*DIRECTIONS FOR THIS TASK:* Repeat the lines of the data exactly, from the first one through the one that contains "export CORE_UTILIZATION = 50".

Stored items
--- --- ---
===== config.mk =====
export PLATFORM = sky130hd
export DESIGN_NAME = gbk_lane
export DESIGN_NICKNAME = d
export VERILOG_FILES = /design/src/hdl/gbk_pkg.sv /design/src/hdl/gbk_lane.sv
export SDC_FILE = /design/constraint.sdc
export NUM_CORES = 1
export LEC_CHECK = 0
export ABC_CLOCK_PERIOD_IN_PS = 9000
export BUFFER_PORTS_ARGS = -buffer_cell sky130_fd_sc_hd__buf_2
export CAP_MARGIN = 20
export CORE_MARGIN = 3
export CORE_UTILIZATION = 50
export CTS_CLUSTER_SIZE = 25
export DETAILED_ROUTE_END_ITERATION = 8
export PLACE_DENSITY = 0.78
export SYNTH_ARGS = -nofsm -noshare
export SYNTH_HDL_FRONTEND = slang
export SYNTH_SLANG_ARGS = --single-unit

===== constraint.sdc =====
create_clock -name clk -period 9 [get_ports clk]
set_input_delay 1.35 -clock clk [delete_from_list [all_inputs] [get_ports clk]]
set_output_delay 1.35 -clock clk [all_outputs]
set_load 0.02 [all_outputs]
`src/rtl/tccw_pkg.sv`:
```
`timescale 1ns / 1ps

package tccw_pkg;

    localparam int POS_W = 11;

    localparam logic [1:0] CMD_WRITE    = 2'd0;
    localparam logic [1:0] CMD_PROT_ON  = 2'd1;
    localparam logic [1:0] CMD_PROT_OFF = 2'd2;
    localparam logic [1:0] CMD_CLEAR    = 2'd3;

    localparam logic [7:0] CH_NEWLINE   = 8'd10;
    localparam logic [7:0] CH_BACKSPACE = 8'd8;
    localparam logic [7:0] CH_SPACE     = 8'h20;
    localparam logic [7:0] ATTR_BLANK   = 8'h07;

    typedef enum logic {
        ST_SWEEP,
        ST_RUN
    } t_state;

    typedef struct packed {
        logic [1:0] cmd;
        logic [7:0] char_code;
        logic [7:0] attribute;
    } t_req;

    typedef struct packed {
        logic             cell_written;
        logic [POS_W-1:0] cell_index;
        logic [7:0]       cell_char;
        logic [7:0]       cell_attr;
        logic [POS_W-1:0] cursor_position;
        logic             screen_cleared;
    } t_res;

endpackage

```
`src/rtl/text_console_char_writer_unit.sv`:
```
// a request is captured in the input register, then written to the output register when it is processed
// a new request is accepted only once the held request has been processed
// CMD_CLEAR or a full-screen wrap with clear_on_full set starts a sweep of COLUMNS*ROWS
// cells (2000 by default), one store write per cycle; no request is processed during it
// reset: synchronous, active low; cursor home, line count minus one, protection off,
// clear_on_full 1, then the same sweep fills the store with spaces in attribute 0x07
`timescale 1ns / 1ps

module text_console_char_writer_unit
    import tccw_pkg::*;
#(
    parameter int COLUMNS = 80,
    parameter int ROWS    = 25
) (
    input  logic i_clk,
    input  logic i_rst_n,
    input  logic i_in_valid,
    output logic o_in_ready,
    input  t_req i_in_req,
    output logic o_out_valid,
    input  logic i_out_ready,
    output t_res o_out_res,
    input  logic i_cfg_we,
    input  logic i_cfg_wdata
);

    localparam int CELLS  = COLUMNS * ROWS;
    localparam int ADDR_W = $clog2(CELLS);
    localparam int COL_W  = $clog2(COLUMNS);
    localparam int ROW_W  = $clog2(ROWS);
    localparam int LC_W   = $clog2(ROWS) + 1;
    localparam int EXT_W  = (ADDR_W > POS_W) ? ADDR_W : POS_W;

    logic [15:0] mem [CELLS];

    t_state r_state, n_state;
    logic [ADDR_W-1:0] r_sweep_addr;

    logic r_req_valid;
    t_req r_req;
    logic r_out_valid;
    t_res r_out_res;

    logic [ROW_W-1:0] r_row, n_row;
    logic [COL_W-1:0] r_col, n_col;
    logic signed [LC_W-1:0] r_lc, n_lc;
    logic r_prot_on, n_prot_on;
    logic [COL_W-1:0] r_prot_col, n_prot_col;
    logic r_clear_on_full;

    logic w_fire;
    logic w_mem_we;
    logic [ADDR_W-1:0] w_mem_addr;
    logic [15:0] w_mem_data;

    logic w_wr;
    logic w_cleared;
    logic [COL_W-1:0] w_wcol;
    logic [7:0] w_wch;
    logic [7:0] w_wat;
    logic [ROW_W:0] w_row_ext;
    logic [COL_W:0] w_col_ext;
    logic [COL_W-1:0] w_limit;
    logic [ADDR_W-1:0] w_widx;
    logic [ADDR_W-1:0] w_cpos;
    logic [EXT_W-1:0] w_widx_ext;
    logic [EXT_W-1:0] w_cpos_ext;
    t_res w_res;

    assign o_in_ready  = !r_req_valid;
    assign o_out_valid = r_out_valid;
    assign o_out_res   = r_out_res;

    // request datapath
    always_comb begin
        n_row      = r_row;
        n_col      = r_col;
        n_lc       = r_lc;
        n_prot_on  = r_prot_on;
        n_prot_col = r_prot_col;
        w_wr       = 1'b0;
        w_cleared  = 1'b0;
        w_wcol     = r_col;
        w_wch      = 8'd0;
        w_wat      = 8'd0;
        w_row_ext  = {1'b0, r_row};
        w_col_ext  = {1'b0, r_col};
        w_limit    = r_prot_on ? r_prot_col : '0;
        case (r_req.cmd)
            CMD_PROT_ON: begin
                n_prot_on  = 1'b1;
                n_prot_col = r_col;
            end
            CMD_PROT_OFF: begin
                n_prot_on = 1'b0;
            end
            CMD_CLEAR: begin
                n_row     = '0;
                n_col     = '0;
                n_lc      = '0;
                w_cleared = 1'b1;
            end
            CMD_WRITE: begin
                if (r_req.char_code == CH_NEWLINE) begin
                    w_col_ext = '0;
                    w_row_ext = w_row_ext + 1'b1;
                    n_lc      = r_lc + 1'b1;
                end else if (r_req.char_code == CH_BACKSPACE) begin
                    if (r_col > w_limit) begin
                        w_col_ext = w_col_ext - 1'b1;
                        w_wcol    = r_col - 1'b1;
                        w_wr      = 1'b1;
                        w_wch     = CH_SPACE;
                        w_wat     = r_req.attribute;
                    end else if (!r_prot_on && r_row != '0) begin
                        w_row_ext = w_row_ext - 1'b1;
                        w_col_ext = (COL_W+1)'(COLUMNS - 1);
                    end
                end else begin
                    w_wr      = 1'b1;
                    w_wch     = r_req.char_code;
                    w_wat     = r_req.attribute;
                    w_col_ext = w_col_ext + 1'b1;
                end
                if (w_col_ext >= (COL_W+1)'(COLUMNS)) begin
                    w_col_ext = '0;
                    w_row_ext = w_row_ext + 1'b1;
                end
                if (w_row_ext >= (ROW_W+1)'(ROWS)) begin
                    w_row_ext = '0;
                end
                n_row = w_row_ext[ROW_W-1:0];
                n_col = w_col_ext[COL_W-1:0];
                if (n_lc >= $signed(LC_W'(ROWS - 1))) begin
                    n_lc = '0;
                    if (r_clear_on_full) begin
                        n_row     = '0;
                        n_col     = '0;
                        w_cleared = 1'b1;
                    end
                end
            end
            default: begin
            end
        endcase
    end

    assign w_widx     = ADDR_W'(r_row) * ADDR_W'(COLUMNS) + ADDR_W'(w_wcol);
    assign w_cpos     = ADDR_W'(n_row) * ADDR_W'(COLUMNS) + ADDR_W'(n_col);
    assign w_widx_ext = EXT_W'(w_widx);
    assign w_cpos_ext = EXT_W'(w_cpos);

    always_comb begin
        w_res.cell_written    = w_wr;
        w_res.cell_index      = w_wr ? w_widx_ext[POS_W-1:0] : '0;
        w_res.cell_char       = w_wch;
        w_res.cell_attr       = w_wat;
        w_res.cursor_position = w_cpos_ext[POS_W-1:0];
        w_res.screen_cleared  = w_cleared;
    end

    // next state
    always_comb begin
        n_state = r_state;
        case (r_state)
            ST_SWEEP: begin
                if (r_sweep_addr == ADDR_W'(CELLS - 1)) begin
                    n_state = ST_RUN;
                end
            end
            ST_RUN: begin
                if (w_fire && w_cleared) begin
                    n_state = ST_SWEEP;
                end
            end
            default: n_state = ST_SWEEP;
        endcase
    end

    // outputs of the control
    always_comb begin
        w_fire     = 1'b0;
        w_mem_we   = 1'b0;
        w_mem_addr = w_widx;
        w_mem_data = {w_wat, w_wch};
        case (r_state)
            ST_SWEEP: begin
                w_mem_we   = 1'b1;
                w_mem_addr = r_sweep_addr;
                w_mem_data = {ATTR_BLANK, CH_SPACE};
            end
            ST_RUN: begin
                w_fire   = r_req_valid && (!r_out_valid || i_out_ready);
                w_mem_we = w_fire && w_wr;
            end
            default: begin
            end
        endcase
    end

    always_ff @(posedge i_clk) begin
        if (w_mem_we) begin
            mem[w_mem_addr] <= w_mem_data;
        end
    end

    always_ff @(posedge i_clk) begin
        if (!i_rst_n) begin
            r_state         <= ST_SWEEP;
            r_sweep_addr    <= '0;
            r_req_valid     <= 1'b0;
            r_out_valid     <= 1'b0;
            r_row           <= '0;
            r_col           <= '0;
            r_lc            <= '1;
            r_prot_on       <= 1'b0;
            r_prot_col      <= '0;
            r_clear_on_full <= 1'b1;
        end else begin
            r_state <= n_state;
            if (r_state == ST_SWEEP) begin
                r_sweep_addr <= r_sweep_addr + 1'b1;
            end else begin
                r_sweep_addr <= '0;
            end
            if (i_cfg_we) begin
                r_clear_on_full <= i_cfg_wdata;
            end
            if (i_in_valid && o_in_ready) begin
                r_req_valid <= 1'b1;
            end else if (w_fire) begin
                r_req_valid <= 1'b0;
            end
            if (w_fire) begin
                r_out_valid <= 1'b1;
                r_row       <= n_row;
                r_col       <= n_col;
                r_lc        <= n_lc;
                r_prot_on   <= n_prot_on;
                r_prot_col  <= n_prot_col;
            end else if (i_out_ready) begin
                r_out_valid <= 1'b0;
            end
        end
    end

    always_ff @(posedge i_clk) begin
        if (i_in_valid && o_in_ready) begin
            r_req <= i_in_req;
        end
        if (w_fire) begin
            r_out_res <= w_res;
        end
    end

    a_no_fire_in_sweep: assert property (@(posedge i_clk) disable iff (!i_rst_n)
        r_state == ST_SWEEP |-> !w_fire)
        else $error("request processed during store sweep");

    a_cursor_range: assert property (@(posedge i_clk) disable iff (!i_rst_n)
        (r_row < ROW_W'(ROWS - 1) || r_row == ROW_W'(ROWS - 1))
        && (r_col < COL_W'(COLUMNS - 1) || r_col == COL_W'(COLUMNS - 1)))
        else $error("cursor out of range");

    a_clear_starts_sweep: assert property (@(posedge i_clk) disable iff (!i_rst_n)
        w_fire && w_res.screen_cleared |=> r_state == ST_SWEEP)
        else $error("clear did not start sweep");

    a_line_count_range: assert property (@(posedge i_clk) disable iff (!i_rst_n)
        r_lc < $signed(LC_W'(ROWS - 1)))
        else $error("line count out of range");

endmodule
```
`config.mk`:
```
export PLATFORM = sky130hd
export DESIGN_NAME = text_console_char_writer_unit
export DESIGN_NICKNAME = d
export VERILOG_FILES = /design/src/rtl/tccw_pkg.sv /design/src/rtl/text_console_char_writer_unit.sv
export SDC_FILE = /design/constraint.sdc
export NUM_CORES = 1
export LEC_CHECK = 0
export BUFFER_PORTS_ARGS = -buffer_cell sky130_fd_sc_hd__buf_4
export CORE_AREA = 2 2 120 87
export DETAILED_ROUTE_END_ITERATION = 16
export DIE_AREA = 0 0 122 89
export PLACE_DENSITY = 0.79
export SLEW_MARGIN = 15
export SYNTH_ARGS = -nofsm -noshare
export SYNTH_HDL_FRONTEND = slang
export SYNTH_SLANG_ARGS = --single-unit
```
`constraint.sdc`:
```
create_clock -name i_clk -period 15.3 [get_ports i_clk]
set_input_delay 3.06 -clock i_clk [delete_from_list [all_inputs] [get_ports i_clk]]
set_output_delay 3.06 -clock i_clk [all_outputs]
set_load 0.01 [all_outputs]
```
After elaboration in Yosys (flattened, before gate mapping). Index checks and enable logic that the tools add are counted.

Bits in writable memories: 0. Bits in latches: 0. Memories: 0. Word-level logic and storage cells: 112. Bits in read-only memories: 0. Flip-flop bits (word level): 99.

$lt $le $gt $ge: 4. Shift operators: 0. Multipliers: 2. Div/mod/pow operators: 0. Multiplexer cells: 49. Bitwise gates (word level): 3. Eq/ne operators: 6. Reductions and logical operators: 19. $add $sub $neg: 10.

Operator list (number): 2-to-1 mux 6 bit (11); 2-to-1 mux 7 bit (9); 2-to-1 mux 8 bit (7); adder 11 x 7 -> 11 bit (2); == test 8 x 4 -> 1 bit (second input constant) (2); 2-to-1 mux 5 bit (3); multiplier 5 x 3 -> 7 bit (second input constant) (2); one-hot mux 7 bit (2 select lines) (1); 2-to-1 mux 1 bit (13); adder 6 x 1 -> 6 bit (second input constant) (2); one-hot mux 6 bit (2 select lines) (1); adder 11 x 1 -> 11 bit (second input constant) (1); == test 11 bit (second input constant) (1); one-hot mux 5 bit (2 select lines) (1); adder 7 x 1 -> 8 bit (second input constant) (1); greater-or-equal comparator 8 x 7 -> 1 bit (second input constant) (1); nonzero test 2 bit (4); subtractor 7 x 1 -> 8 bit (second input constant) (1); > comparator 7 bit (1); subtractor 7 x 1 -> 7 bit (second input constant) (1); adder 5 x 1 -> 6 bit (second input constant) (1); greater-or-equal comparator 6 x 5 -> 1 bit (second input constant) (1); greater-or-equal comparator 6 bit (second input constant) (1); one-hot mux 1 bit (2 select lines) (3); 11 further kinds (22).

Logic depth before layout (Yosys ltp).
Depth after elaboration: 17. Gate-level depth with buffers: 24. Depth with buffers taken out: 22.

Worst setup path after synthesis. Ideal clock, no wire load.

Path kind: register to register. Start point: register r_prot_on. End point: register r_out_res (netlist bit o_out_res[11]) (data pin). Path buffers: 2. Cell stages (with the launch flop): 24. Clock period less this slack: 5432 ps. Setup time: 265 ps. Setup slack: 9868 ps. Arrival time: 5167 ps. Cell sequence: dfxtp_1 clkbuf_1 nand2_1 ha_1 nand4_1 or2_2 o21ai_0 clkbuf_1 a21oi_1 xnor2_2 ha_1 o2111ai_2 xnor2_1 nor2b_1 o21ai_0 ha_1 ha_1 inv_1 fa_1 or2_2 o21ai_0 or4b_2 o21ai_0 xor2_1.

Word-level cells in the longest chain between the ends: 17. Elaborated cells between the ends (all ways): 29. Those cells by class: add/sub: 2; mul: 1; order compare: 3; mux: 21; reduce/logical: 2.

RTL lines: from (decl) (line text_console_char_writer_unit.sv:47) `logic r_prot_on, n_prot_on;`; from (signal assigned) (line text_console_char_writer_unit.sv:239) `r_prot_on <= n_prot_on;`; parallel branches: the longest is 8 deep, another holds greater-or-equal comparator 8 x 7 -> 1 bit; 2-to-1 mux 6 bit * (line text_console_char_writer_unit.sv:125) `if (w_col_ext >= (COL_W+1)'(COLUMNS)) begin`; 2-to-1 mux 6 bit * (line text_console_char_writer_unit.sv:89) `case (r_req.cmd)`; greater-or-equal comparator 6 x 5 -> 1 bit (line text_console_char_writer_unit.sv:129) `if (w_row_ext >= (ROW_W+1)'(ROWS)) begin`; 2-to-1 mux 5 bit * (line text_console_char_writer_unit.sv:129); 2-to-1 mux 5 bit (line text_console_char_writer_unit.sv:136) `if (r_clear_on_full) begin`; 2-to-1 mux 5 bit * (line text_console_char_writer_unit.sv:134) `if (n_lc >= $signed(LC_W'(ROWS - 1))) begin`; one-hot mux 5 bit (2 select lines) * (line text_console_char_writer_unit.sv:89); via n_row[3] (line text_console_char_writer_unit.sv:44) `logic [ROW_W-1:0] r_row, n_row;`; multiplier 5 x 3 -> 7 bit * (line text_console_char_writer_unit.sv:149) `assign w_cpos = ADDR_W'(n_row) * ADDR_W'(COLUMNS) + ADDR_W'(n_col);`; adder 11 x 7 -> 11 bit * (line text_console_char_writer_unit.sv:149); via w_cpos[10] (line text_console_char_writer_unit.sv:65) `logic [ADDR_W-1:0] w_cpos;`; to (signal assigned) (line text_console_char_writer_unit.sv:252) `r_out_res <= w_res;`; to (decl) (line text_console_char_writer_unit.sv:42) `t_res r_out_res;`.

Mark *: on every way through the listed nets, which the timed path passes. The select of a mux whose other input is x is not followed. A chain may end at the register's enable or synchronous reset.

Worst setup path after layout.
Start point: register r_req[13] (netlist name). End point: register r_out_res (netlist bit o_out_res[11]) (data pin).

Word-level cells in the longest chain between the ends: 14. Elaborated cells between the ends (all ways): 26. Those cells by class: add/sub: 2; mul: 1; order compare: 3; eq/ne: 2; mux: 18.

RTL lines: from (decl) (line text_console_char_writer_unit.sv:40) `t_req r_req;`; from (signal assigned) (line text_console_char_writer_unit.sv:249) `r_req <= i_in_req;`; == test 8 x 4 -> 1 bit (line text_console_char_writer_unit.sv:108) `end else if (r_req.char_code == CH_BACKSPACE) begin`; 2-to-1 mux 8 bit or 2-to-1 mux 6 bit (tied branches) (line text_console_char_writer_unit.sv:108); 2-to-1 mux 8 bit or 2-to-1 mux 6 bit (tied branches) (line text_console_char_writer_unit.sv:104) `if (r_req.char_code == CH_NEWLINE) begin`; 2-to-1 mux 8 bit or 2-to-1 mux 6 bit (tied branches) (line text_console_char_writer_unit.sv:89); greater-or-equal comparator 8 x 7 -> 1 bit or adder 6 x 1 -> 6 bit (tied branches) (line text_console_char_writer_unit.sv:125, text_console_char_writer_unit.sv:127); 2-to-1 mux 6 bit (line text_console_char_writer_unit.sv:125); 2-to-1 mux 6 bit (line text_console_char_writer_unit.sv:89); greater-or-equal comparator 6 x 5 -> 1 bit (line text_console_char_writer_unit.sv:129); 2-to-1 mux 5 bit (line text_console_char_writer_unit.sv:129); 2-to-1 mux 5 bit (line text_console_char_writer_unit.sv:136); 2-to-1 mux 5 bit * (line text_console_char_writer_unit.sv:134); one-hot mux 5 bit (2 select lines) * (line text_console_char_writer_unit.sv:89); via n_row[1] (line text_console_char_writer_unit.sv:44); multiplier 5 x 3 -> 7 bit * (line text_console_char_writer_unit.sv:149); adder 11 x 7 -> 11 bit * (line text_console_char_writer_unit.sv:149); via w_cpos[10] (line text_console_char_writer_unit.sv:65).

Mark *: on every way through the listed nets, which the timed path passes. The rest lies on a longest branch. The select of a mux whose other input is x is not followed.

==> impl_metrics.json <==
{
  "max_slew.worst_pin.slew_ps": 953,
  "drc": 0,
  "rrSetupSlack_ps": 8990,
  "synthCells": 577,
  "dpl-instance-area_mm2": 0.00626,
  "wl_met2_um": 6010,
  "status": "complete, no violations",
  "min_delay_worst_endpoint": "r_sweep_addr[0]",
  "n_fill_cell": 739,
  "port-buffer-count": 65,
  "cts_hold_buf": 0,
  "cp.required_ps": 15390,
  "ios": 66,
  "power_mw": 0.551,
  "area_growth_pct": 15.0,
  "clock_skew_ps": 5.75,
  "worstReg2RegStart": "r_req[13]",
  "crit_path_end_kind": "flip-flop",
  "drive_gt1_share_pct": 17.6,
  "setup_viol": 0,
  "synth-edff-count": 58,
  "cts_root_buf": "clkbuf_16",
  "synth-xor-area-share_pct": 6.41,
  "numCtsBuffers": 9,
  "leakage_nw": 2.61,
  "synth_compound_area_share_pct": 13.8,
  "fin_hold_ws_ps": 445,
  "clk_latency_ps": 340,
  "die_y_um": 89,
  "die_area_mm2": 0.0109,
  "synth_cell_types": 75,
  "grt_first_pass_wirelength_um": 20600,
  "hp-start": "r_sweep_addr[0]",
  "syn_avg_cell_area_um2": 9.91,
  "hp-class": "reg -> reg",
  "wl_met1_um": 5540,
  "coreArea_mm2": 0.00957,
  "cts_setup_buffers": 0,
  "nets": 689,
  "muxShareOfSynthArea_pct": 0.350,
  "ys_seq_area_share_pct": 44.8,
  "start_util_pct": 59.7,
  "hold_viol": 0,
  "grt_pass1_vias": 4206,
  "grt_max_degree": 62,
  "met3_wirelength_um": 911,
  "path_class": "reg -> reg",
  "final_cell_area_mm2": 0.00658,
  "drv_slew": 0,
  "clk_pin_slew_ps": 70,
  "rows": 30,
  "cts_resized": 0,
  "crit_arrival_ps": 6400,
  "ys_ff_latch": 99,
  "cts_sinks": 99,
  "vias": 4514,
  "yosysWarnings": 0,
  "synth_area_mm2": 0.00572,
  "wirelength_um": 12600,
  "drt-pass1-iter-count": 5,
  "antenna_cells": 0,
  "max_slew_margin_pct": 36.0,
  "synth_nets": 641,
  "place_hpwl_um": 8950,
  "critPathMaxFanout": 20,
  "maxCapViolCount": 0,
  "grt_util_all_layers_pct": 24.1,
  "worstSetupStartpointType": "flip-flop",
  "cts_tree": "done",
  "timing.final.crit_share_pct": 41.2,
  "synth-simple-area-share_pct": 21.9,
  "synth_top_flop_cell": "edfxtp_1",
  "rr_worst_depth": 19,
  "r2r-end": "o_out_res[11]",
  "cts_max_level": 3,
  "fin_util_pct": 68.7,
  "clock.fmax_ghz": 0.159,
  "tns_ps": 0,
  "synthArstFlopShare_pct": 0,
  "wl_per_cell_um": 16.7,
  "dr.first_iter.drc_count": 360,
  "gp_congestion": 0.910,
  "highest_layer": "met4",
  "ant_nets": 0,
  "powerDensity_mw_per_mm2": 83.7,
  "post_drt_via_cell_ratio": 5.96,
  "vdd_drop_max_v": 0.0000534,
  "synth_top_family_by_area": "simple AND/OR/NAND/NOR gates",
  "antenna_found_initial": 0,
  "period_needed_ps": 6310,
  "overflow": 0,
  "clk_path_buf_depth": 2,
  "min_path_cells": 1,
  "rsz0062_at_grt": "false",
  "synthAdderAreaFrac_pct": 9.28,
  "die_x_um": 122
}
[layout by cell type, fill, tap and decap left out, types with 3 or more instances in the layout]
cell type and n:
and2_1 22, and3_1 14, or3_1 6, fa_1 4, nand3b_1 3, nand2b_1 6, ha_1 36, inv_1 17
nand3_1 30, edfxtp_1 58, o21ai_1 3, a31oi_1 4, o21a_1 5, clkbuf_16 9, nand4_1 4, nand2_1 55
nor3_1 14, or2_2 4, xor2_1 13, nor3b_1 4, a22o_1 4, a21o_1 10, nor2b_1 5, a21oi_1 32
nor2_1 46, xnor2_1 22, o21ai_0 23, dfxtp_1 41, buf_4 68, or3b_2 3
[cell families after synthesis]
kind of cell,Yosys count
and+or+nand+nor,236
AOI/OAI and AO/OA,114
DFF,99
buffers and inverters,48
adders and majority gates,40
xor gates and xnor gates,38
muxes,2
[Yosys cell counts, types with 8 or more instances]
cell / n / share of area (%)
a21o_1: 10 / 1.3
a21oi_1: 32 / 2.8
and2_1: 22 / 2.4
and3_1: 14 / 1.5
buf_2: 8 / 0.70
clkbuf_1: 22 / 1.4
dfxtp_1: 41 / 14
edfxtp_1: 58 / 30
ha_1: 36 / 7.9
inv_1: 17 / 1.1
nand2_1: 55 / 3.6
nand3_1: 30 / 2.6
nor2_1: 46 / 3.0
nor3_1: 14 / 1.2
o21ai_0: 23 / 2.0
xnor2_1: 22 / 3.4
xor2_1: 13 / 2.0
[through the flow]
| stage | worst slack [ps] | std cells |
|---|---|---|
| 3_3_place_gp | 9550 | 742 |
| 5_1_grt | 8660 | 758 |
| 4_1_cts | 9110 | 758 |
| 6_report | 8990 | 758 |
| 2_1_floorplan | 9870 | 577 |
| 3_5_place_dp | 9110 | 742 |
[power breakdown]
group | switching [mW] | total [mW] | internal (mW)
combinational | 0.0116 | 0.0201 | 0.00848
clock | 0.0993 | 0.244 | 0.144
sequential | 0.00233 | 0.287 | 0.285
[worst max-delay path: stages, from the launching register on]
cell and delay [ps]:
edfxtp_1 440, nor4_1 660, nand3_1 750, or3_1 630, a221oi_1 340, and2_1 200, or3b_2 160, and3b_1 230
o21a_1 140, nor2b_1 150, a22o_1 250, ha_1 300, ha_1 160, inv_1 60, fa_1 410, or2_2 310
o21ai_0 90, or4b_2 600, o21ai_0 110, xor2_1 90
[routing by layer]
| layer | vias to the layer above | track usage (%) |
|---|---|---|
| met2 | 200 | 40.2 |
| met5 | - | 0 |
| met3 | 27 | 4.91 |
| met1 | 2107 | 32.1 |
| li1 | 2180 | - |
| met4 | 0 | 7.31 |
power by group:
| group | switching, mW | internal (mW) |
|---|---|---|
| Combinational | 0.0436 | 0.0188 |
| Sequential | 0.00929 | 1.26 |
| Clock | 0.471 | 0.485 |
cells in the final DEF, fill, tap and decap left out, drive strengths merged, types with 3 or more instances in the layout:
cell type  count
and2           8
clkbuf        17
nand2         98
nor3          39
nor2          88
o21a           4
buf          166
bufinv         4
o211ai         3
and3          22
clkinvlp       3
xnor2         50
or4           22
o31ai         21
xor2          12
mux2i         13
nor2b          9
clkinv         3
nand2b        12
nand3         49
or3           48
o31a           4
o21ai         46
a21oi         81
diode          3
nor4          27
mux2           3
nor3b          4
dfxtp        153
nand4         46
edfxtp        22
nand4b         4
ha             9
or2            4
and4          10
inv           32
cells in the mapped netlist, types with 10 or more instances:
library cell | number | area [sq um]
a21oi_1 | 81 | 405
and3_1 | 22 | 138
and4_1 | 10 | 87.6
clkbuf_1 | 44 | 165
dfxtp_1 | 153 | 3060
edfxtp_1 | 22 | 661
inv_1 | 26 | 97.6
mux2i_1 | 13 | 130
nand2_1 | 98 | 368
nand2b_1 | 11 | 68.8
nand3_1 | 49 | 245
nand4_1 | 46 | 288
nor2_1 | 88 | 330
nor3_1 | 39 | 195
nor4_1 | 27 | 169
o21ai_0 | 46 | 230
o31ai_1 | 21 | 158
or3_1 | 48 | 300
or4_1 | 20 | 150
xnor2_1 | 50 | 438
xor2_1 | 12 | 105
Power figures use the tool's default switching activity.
--- --- ---
*ANSWER BOX:*
===== config.mk =====
export PLATFORM = sky130hd
export DESIGN_NAME = gbk_lane
export DESIGN_NICKNAME = d
export VERILOG_FILES = /design/src/hdl/gbk_pkg.sv /design/src/hdl/gbk_lane.sv
export SDC_FILE = /design/constraint.sdc
export NUM_CORES = 1
export LEC_CHECK = 0
export ABC_CLOCK_PERIOD_IN_PS = 9000
export BUFFER_PORTS_ARGS = -buffer_cell sky130_fd_sc_hd__buf_2
export CAP_MARGIN = 20
export CORE_MARGIN = 3
export CORE_UTILIZATION = 50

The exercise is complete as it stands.